Particularly, Chitnis’ fraudulent scheme involved making fictitious trades, four-hundred and eighty in total, in eighteen of the firm’s customer accounts. The Order stated that Chitnis effected the scheme through purchasing from institutional clients various corporate bonds and other fixed income securities, such as agency instruments issued through the United States government.
The Order stated that Chitnis would place the purchased securities into the firm’s inventory account, only to sell such securities from the firm’s inventory account to other institutional clients. In executing these offsetting trades, Chitnis reportedly utilized extended settlement dates when selling securities from the firm’s inventory accounts. The clearing utilized by Yieldquest reportedly provided profits to the firm in connection with the inventory trading prior to such trades settling.

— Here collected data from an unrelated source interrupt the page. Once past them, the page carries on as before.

Context: an optimization exercise on an open-source flow, tuned for small area, a short achievable clock period and few clock cycles. The choices shown serve that exercise and are no tape-out recipe.
RTL that was checked went through simulation tests only; none was proved equivalent to the original.
Only the layout flow was run in runs 1 and 2; the RTL was not checked for function there.
No activity file was given, so power comes from the tool's default toggle rates.

File: config.mk
export PLATFORM = sky130hd
export DESIGN_NAME = romdec
export DESIGN_NICKNAME = romdec
export VERILOG_FILES = /design/flow/design.v
export SDC_FILE = /design/flow/constraint.sdc
export NUM_CORES = 4
export LEC_CHECK = 0
export CAP_MARGIN = 20
export CORE_MARGIN = 2
export CORE_UTILIZATION = 30
export PLACE_DENSITY = 0.5
export SLEW_MARGIN = 20
File: constraint.sdc
create_clock -name core_clock -period 8.0 [get_ports {clk}]
set_input_delay 1.6000 -clock core_clock [delete_from_list [all_inputs] [get_ports {clk}]]
set_output_delay 1.6000 -clock core_clock [all_outputs]
set_load 0.01 [all_outputs]
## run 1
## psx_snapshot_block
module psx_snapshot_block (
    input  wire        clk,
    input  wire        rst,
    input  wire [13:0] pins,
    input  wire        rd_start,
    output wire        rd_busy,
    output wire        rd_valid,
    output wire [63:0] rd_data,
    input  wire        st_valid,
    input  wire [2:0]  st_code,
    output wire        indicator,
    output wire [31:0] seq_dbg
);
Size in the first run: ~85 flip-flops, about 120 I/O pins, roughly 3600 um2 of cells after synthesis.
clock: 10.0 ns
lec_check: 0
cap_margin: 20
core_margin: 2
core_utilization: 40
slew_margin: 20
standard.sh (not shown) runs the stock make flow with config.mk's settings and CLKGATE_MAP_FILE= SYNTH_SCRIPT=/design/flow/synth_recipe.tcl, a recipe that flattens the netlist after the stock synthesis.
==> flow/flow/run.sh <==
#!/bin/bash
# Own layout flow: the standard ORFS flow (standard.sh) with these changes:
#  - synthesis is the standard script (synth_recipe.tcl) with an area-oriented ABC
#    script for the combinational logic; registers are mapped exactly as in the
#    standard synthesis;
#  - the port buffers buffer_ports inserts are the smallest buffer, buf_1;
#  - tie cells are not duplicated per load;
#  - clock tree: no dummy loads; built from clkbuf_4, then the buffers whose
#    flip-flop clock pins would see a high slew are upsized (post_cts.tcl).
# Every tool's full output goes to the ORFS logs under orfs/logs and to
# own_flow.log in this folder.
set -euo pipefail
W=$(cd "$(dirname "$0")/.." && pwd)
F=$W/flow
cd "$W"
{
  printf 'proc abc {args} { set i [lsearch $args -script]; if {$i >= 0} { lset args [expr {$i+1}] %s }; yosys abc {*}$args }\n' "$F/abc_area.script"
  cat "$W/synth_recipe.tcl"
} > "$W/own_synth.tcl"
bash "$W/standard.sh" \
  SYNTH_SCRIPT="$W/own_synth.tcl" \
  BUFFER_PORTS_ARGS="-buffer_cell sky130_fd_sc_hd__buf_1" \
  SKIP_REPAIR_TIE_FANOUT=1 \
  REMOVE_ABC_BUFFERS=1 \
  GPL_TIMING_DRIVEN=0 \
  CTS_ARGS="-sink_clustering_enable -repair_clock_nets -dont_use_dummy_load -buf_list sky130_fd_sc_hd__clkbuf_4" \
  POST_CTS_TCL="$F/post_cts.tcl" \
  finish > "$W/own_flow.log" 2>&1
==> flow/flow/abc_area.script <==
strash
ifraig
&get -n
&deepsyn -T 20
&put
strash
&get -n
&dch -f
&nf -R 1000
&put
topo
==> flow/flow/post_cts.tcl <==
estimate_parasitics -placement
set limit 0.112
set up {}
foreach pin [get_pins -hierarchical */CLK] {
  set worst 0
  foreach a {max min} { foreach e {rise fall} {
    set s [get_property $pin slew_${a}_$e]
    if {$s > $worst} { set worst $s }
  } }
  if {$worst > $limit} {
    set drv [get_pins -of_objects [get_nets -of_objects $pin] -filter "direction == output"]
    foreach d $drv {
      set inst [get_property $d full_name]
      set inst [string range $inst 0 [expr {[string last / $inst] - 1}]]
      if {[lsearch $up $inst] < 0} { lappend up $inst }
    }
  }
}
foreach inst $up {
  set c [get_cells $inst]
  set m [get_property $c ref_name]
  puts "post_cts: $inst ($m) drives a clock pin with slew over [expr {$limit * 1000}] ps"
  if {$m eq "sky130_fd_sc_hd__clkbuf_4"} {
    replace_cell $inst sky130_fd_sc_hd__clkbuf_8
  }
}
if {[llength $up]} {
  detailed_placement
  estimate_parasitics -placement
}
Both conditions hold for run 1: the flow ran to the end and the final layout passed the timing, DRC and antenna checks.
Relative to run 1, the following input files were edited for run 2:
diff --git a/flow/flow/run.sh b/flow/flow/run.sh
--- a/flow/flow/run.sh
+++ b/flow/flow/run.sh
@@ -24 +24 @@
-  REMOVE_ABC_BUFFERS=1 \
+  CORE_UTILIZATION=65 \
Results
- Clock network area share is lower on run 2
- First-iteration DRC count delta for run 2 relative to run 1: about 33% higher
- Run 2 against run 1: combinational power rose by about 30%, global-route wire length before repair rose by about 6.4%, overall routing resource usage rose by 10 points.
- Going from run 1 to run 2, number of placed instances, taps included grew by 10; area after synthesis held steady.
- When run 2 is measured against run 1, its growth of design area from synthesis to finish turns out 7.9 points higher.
From an optimization exercise on the open Yosys and OpenROAD flow, aimed at small area; shortcuts taken in it are not production practice. Where RTL was checked, it was by simulation tests only, not by an equivalence proof against the original.

rev 12:
## l2c_rx8
module l2c_rx8 (
    input  wire       clk,
    input  wire       rst,
    input  wire       rx_valid,
    input  wire [2:0] rx_ch,
    input  wire       rx_level,
    output wire       rep_byte_valid,
    output wire [7:0] rep_byte,
    output wire       rep_end_valid,
    output wire       rep_end_ok,
    output wire [2:0] rep_ch
);
    localparam integer NCH = 8;
    reg  [NCH-1:0] q_sel;       
    reg            q_level;
    always @(posedge clk) begin
        if (rst)
            q_sel <= {NCH{1'b0}};
        else
            q_sel <= {{(NCH-1){1'b0}}, rx_valid} << rx_ch;
        q_level <= rx_level;
    end
    wire q_valid = |q_sel;
    reg        s_lvl  [0:NCH-1];
    reg [2:0]  s_ones [0:NCH-1];
    reg [7:0]  s_sh   [0:NCH-1];
    reg [10:0] s_bc   [0:NCH-1];
    reg [15:0] s_crc  [0:NCH-1];
    reg         r_lvl;
    reg  [2:0]  r_ones;
    reg  [7:0]  r_sh;
    reg  [10:0] r_bc;
    reg  [15:0] r_crc;
    reg  [2:0]  r_ch;
    integer k;
    always @(*) begin
        r_lvl  = 1'b0;
        r_ones = 3'd0;
        r_sh   = 8'h00;
        r_bc   = 11'd0;
        r_crc  = 16'h0000;
        r_ch   = 3'd0;
        for (k = 0; k < NCH; k = k + 1) begin
            r_lvl  = r_lvl  | (s_lvl[k]  & q_sel[k]);
            r_ones = r_ones | (s_ones[k] & {3{q_sel[k]}});
            r_sh   = r_sh   | (s_sh[k]   & {8{q_sel[k]}});
            r_bc   = r_bc   | (s_bc[k]   & {11{q_sel[k]}});
            r_crc  = r_crc  | (s_crc[k]  & {16{q_sel[k]}});
  ...
Size: about 660 cells after synthesis, ~320 flip-flops, ~21 I/O pins, roughly 0.012 sq mm of cells after synthesis.
==> module l2c_rx8, before the edit <==
module l2c_rx8 (
    input  wire       clk,
    input  wire       rst,
    input  wire       rx_valid,
    input  wire [2:0] rx_ch,
    input  wire       rx_level,
    output wire       rep_byte_valid,
    output wire [7:0] rep_byte,
    output wire       rep_end_valid,
    output wire       rep_end_ok,
    output wire [2:0] rep_ch
);
    localparam integer NCH = 8;
    reg  [NCH-1:0] q_sel;       
    reg            q_level;
    always @(posedge clk) begin
        if (rst)
            q_sel <= {NCH{1'b0}};
        else
            q_sel <= {{(NCH-1){1'b0}}, rx_valid} << rx_ch;
        q_level <= rx_level;
    end
    wire q_valid = |q_sel;
    reg        s_lvl  [0:NCH-1];
    reg [2:0]  s_ones [0:NCH-1];
    reg [7:0]  s_sh   [0:NCH-1];
    reg [10:0] s_bc   [0:NCH-1];
    reg [15:0] s_crc  [0:NCH-1];
    reg         r_lvl;
    reg  [2:0]  r_ones;
    reg  [7:0]  r_sh;
    reg  [10:0] r_bc;
    reg  [15:0] r_crc;
    reg  [2:0]  r_ch;
    integer k;
    always @(*) begin
        r_lvl  = 1'b0;
        r_ones = 3'd0;
        r_sh   = 8'h00;
        r_bc   = 11'd0;
        r_crc  = 16'h0000;
        r_ch   = 3'd0;
        for (k = 0; k < NCH; k = k + 1) begin
            r_lvl  = r_lvl  | (s_lvl[k]  & q_sel[k]);
            r_ones = r_ones | (s_ones[k] & {3{q_sel[k]}});
            r_sh   = r_sh   | (s_sh[k]   & {8{q_sel[k]}});
            r_bc   = r_bc   | (s_bc[k]   & {11{q_sel[k]}});
            r_crc  = r_crc  | (s_crc[k]  & {16{q_sel[k]}});
            r_ch   = r_ch   | (k[2:0]    & {3{q_sel[k]}});
        end
    end
    wire        d      = (q_level == r_lvl);            
    wire        in_a   = |r_sh;                         
    wire        in_b   = !in_a && |r_bc[6:0];           
    wire        sync   = in_a || |r_bc[6:0];
    wire        ones5  = (r_ones == 3'd5);
    wire        ones6  = (r_ones == 3'd6);
    wire        abort  = d && r_ones[2] && r_ones[1];   
    wire        flag   = !d && ones6;
    wire        app    = sync && !abort && !flag && !ones5;
    wire        bytec  = app && r_sh[0];                
    wire        last   = r_bc[10] && !(|r_bc[9:0]);    
    wire        have   = |r_bc;                         
    wire        enough = !in_a || |r_bc[10:2];
    wire        aligned = in_a ? (r_sh[1] && !r_sh[0]) : r_bc[0];
    wire        x6     = in_a ? r_sh[2] : r_bc[1];      
    wire        over   = app && !in_a && r_bc[0];       
    wire        fcs_ok = (r_crc == (x6 ? 16'hD92F : 16'h9F0B));
    wire [2:0]  n_ones = !d ? 3'd0 : (r_ones == 3'd7) ? 3'd7 : r_ones + 3'd1;
    wire [7:0]  n_sh   = (abort || over)     ? 8'h00 :
                         flag                ? 8'h80 :
                         bytec               ? (last ? 8'h00 : 8'h80) :
                         (app && in_a)       ? {d, r_sh[7:1]} : r_sh;
    wire        bc_wr  = flag || abort || over || bytec || (app && in_b);
    wire [10:0] n_bc   = (flag || abort || over) ? 11'd0 :
                         bytec               ? (last ? 11'h040 : {r_bc[9:0], (r_bc[10] ^ r_bc[8]) || !have}) :
                                               {4'h0, d, r_bc[6:1]};
    wire        crc_wr = flag || app;
    wire [15:0] n_crc  = flag ? 16'hFFFF :
                         ((r_crc >> 1) ^ ((r_crc[0] ^ d) ? 16'h8408 : 16'h0000));
    assign rep_byte       = {d, r_sh[7:1]};
    assign rep_byte_valid = q_valid && bytec;
    assign rep_end_valid  = q_valid && (((abort || flag) && sync && have) || over);
    assign rep_end_ok     = flag && aligned && enough && fcs_ok;
    assign rep_ch         = r_ch;
    wire        w_lvl  = rst ? 1'b0 : q_level;
    wire [2:0]  w_ones = rst ? 3'd0 : n_ones;
    wire [7:0]  w_sh   = rst ? 8'h00 : n_sh;
    wire [10:0] w_bc   = rst ? 11'd0 : n_bc;
    integer c;
    always @(posedge clk) begin
        for (c = 0; c < NCH; c = c + 1) begin
            if (rst || q_sel[c]) begin
                s_lvl[c]  <= w_lvl;
                s_ones[c] <= w_ones;
                s_sh[c]   <= w_sh;
            end
            if (rst || (q_sel[c] && bc_wr))
                s_bc[c]   <= w_bc;
            if (q_sel[c] && crc_wr)
                s_crc[c]  <= n_crc;
        end
    end
endmodule
clock: 6.0 ns
lec_check: 0
cap_margin: 0
core_margin: 2
core_utilization: 40
slew_margin: 0
standard.sh (not shown) runs the stock make flow with config.mk's settings and CLKGATE_MAP_FILE= SYNTH_SCRIPT=/design/flow/synth_recipe.tcl, a recipe that flattens the netlist after the stock synthesis.
==> flow/flow/run.sh <==
#!/bin/bash
# Layout flow: the standard flow (standard.sh) with these changes:
#  - synthesis maps the logic with ABC's area mapper (flow/synth.tcl,
#    flow/abc_area.script); registers are mapped exactly as in the standard
#    synthesis;
#  - port buffers use the smallest buffer cell;
#  - CTS uses clkbuf_4 cells in small clusters and adds no dummy loads.
# Each step's full output is in orfs/logs/; make's output is in flow.log.
set -euo pipefail
here=$(pwd)
export MY_ABC_SCRIPT=$here/flow/abc_area.script
export BUFFER_PORTS_ARGS="-buffer_cell sky130_fd_sc_hd__buf_1"
export CTS_ARGS="-sink_clustering_enable -repair_clock_nets -dont_use_dummy_load -buf_list sky130_fd_sc_hd__clkbuf_4 -sink_clustering_size 10 -sink_clustering_max_diameter 40"
sed "s#SYNTH_SCRIPT=[^ ]*#SYNTH_SCRIPT=$here/flow/synth.tcl#" standard.sh > own_standard.sh
grep -q "SYNTH_SCRIPT=$here/flow/synth.tcl" own_standard.sh
bash own_standard.sh finish > flow.log 2>&1
==> flow/flow/abc_area.script <==
strash
dc2
dc2
dch -f
amap -A 8 -F 2
==> flow/flow/synth.tcl <==
# synth_recipe.tcl with one change: ABC maps the logic with an area-oriented
# script (flow/abc_area.script) instead of ORFS's. Registers are mapped by
# the same steps as the standard synthesis, so they keep their names and cells.
proc synth {args} { yosys synth -nofsm -noshare {*}$args }
proc abc {args} {
  set i [lsearch $args -script]
  if {$i >= 0} { lset args [expr {$i + 1}] $::env(MY_ABC_SCRIPT) }
  yosys abc {*}$args
}
source $::env(SCRIPTS_DIR)/synth.tcl
# left out here: clear keep_hierarchy, flatten, clean up, hide names made inside functions, write 1_2_yosys.v
> inputs changed (rev 12 -> rev 13)
diff --git a/flow/design.v b/flow/design.v
--- a/flow/design.v
+++ b/flow/design.v
@@ -57,26 +57,26 @@
     wire        ones6  = (r_ones == 3'd6);
     wire        abort  = d && r_ones[2] && r_ones[1];   
     wire        flag   = !d && ones6;
     wire        app    = sync && !abort && !flag && !ones5;
     wire        bytec  = app && r_sh[0];                
-    wire        last   = r_bc[10] && !(|r_bc[9:0]);    
     wire        have   = |r_bc;                         
     wire        enough = !in_a || |r_bc[10:2];
-    wire        aligned = in_a ? (r_sh[1] && !r_sh[0]) : r_bc[0];
-    wire        x6     = in_a ? r_sh[2] : r_bc[1];      
-    wire        over   = app && !in_a && r_bc[0];       
+    wire        aligned = in_a ? (r_sh[1] && !r_sh[0]) : r_bc[6];
+    wire        x6     = in_a ? r_sh[2] : r_bc[5];      
+    wire        over   = app && !in_a && r_bc[6];       
+    wire        last   = r_bc[10] && !(|r_bc[9:0]);    
     wire        fcs_ok = (r_crc == (x6 ? 16'hD92F : 16'h9F0B));
     wire [2:0]  n_ones = !d ? 3'd0 : (r_ones == 3'd7) ? 3'd7 : r_ones + 3'd1;
     wire [7:0]  n_sh   = (abort || over)     ? 8'h00 :
                          flag                ? 8'h80 :
                          bytec               ? (last ? 8'h00 : 8'h80) :
                          (app && in_a)       ? {d, r_sh[7:1]} : r_sh;
-    wire        bc_wr  = flag || abort || over || bytec || (app && in_b);
+    wire        bc_wr  = bytec || (app && in_b);
     wire [10:0] n_bc   = (flag || abort || over) ? 11'd0 :
-                         bytec               ? (last ? 11'h040 : {r_bc[9:0], (r_bc[10] ^ r_bc[8]) || !have}) :
-                                               {4'h0, d, r_bc[6:1]};
+                         bc_wr ? {r_bc[9:0], bytec ? ((r_bc[10] ^ r_bc[8]) || !have) : d} :
+                         r_bc;
     wire        crc_wr = flag || app;
     wire [15:0] n_crc  = flag ? 16'hFFFF :
                          ((r_crc >> 1) ^ ((r_crc[0] ^ d) ? 16'h8408 : 16'h0000));
     assign rep_byte       = {d, r_sh[7:1]};
     assign rep_byte_valid = q_valid && bytec;
@@ -92,13 +92,12 @@
         for (c = 0; c < NCH; c = c + 1) begin
             if (rst || q_sel[c]) begin
                 s_lvl[c]  <= w_lvl;
                 s_ones[c] <= w_ones;
                 s_sh[c]   <= w_sh;
+                s_bc[c]   <= w_bc;
             end
-            if (rst || (q_sel[c] && bc_wr))
-                s_bc[c]   <= w_bc;
             if (q_sel[c] && crc_wr)
                 s_crc[c]  <= n_crc;
         end
     end
 endmodule
==> comparison <==
Diff rev 12..rev 13 | hold-fix buffer count after cts | unchanged. From rev 12 to rev 13 the numbers moved as follows: final area lost about 0.9%; final hold slack has decreased; final period demand of the worst path saw a decrease; synthesized area has remained practically unchanged. Taking rev 12 as the reference, in rev 13 number of resized instances in the post-cts repair step fell by 2; global router's overall resource usage stayed essentially flat; remaining max-slew budget at the tightest pin fell by 11 points. Compared with rev 12, in rev 13 slack of the critical path now larger; cell area reported after detailed placement now smaller; die height comparable. Of the two values seen for worst setup path startpoint, q_sel[5]$_SDFF_PP0_ was produced by rev 13 and q_sel[3]$_SDFF_PP0_ by rev 12. Rev 13: clock buffer count 1 above rev 12.
Function not checked in rev 13: the RTL went through the layout flow alone.

[port drivers added, routing unchanged]
No port has a modelled driver above. Below, the same layouts with a new extraction and two added sets of constraints.
Step 1 assumes that a clkbuf_16 drives the clock port and a buf_2 every other input.
Step 2 adds t to the input delays and takes it off the output delays; t is the mean of the earliest and latest rising clock arrival at the registers after step 1. Input paths then give back, and output paths get back, about the clock's delay inside the block.
Three values: ideal ports, drivers, drivers and shift; two values: the first two.
run | t (ns) | slack for setup (ns) | worst setup path at the end | clock arrival spread, ns | slew at the worst register clock pin (ns)
rev 12 | 0.659 | 0.391 / 0.352 / 1.011 | register to output | 0.079 / 0.079 | 0.10 / 0.10
rev 13 | 0.661 | 0.539 / 0.498 / 0.802 | register to register | 0.099 / 0.100 | 0.10 / 0.10
After both steps every run listed still meets setup and hold.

According to FINRA, Chitnis acted to conceal these advanced payments by the clearing firm through cancelling customer trades, only to rebook the inventory and customer trades by utilizing a farther out settlement date. The Order noted that the customers, several of whom were registered investment advisories, and all of whom Chitnis was the broker of record for, never authorized the trading activity.
The Order stated that Chitnis engaged in this scheme with the intention for his firm to keep the clearing firm’s payments through an ongoing practice of the cancelling and eventual re-booking of trades. FINRA found that Chitnis acted willfully in causing the fraudulent transactions, which led the firm to obtain $680,917.36 in unearned advanced payments.
FINRA found that Chitnis’ scheme was violative of Securities Exchange Act of 1934 Section 10(b), SEC Rule 10b-5, MSRB Rules G-17 and G-14, as well as FINRA Rules 2010 and 2020. FINRA also found that Chitnis’ unauthorized and intentional ownership of the aforementioned advance payments constituted conversion in violation of FINRA Rule 2010.
Further, the Order stated that Chitnis never communicated with customers prior to making trades, and received no authorization from such customers prior to effecting two-hundred and thirty-nine trades. FINRA found that Chitnis violated MSRB Rules G-14 and G-17, as well as FINRA Rule 2010 as a result of Chitnis’ unauthorized trading in the accounts of customers.
FINRA additionally stated that Chitnis’ effecting of the aforementioned transactions caused his firm’s records and books to be inaccurate, and caused information pertaining to the illegitimate sales and purchases to be disseminated through communications and reports. As a result, Chitnis was found by FINRA to have violated FINRA Rules 2010, 6730, 5210, and 4511, as well as MSRB Rules G-14, G-8, and G-9.
FINRA stated that from November of 2014 through September of 2015, Chitnis failed to enforce YieldQuest’s written supervisory procedures regarding the maintenance of order tickets in order to be in compliance with the rules of the MSRB and SEC. Particularly, the firm failed to indicate when orders were executed, and by whom. The firm, according to the Order, also failed to have a written supervisory procedures and other supervisory protocols which would ensure that a principal would review cancelled trades.
Further, between June of 2015 through September of 2015, the firm reportedly had no trade blotter which would be approved or signed off by a principal, which violated YieldQuest’s own written supervisory procedures. Throughout such time frame, the firm also had no principal who legitimately reviewed transactions of municipal securities. FINRA found that Chitnis, who was responsible for supervising the aforementioned business activities, was found to have violated MSRB Rule G-27, as well as FINRA Rules 3110(a), 3110(b), and 2010.
Public disclosure records via FINRA’s BrokerCheck reveal that Chitnis had previously settled a customer dispute for $9,999.00 in damages on March 29, 2001, after the customer alleged that Chitnis breached his fiduciary duty to the customer, effected unsuitable transactions, and failed to disclose information to a customer in connection with municipal leases that later turned out to be a Ponzi scheme.